But he went no further, for a peal of thunder drowned his words, and a
blinding flash of lightning made him cover his eyes with his hands. The
gods sighed in relief, for Thor stood among them, his eyes shooting
fire.

"Already," he cried, "has Aegir's palace been stained with blood to-day.
I will not, therefore, kill you here. But if ever you appear before my
eyes again, I shall smite you; and if ever you dare to speak Sif's name,
I shall hear it though I am in the uttermost parts of the earth, and I
shall have vengeance."

"Well spoken, son Thor," said Odin. "But I too have something to say to
Loki. We shall permit you to go unharmed to-day, but if you care for
your life, hide yourself. We shall seek you; and the gods have keen
eyes. And if we find you out, you shall die."

Sullen, frightened, Loki withdrew. He wandered about long in the most
barren, desolate parts of the earth, cursing the gods and hating
himself. At length he found a spot which he felt sure would be hidden
even from Odin's eyes. It was in a steep, rocky valley, where nothing
grew, and where no sound ever came except the weird noise of the wind as
it swept through the narrow passes, and the chatter of a mountain stream
as it leapt down the rocks.

Here, in this solitary place, Loki built himself a hut of piled-up
rocks. Four walls had the hut, and in each wall was a door, for Loki
wished to be able to see the gods, from whatever direction they
approached, and to make his escape. He had always been a famous
fisherman, and now the fish which he took from the stream formed his
only food.

Sometimes he changed himself into a salmon and floated about in the
quieter places of the stream. He never talked with the other fish who
lived in the stream, but somehow he felt less lonely with those living
things about him than he did in his solitary hut on the mountain side.
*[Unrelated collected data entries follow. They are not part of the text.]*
### src/rtl/interval_timer.sv
// Interval timer: fetches a duration from a time-parameter store and counts it down.
// Optional TIMER_EXTEND_EN adds an extend input that fetches and adds the extended value.
module interval_timer #(
  parameter int VAL_W       = 4,
  parameter int INVALID_VAL = 15
) (
  input  logic             clock,
  input  logic             reset_n,
  input  logic             start,
  input  logic [1:0]       interval_sel,
  input  logic             abort,
  input  logic             tick,
  input  logic             prog_sync,
  input  logic [VAL_W-1:0] value,
`ifdef TIMER_EXTEND_EN
  input  logic             extend,
`endif
  output logic [1:0]       interval,
  output logic             busy,
  output logic             expired,
  output logic             error,
  output logic [VAL_W-1:0] remaining
);

  typedef enum logic [2:0] {
    IDLE,
    REQ,
    WAIT,
    COUNT,
    DONE
  } state_t;

  localparam logic [VAL_W-1:0] ONE = VAL_W'(1);
  localparam logic [VAL_W-1:0] INV = VAL_W'(INVALID_VAL);

  state_t           state_q;
  state_t           state_d;
  logic [VAL_W-1:0] cnt_q;
  logic [VAL_W-1:0] cnt_d;
  logic [VAL_W-1:0] base;
  logic [1:0]       sel_q;
  logic             err_q;
  logic             err_d;
  logic             invalid;
  logic             kill;

  assign kill    = abort && (state_q != IDLE);
  assign invalid = (value == INV) && (sel_q == 2'b11);

`ifdef TIMER_EXTEND_EN
  typedef enum logic [1:0] {
    EXT_OFF,
    EXT_REQ,
    EXT_WAIT
  } ext_t;

  ext_t           ext_q;
  logic           ext_add;
  logic [VAL_W:0] sum_w;

  assign ext_add = (state_q == COUNT) &&
                   (ext_q == EXT_WAIT) &&
                   !prog_sync;
  assign sum_w   = {1'b0, cnt_q} + {1'b0, value};

  // Add lands before any same-cycle tick decrement
  always_comb begin
    base = cnt_q;
    if (ext_add) begin
      base = sum_w[VAL_W] ? '1 : sum_w[VAL_W-1:0];
    end
  end

  always_ff @(posedge clock or negedge reset_n) begin
    if (!reset_n) begin
      ext_q <= EXT_OFF;
    end else if (state_d != COUNT) begin
      ext_q <= EXT_OFF;
    end else begin
      unique case (ext_q)
        EXT_OFF:
          if (extend && state_q == COUNT)
            ext_q <= EXT_REQ;
        EXT_REQ:
          ext_q <= EXT_WAIT;
        EXT_WAIT:
          if (!prog_sync)
            ext_q <= EXT_OFF;
        default:
          ext_q <= EXT_OFF;
      endcase
    end
  end

  assign interval = (ext_q != EXT_OFF) ? 2'b01 : sel_q;
`else
  assign base     = cnt_q;
  assign interval = sel_q;
`endif

  always_ff @(posedge clock or negedge reset_n) begin
    if (!reset_n) begin
      state_q <= IDLE;
    end else begin
      state_q <= state_d;
    end
  end

  always_comb begin
    state_d = state_q;
    if (kill) begin
      state_d = IDLE;
    end else begin
      unique case (state_q)
        IDLE:
          if (start)
            state_d = REQ;
        REQ:
          state_d = WAIT;
        WAIT:
          if (!prog_sync) begin
            if (invalid)
              state_d = IDLE;
            else if (value == '0)
              state_d = DONE;
            else
              state_d = COUNT;
          end
        COUNT:
          if (tick && base == ONE)
            state_d = DONE;
        DONE:
          state_d = IDLE;
        default:
          state_d = IDLE;
      endcase
    end
  end

  always_comb begin
    busy    = (state_q != IDLE);
    expired = (state_q == DONE);
    error   = err_q;
  end

  always_comb begin
    cnt_d = cnt_q;
    unique case (1'b1)
      kill:
        cnt_d = '0;
      !abort && state_q == WAIT:
        if (!prog_sync && !invalid)
          cnt_d = value;
      !abort && state_q == COUNT:
        cnt_d = tick ? base - ONE : base;
      default:
        cnt_d = cnt_q;
    endcase
  end

  assign err_d = !abort &&
                 (state_q == WAIT) &&
                 !prog_sync &&
                 invalid;

  always_ff @(posedge clock or negedge reset_n) begin
    if (!reset_n) begin
      cnt_q <= '0;
      sel_q <= 2'b00;
      err_q <= 1'b0;
    end else begin
      cnt_q <= cnt_d;
      err_q <= err_d;
      if (state_q == IDLE && start)
        sel_q <= interval_sel;
    end
  end

  assign remaining = cnt_q;

endmodule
One day (for Loki was a very clever workman) he began to fashion
something, the like of which there had not been in the world before.
This was a net for fishing; and so interested did Loki become in
twisting and knotting the cords, that he almost forgot to keep watch for
his enemies, the gods. The net was almost finished, when one afternoon
Loki raised his head and saw through one of his doors three gods
approaching--Odin, Thor and Heimdal, wisest of the gods. With a curse he
tossed his net upon the fire--"THEY shall never have it!"--and slipped
from his hut. Splash! And there was a huge salmon deep down in the
stream, while Loki was nowhere to be seen.

The gods were greatly disappointed when they entered the hut; they had
been so sure that at last they had found the hiding place of the wicked
one, and it seemed they had missed him again. However, they knew his
power of disguising himself, and they were not utterly discouraged.

"He has not been gone long," said Heimdal, "for look--the fire still
burns. And what is this upon the fire?" And he drew out the partly
burned fish net.

"What can it be?" asked Odin. "It is too coarse for any sort of covering
for the body, and not strong enough to use in entangling an enemy."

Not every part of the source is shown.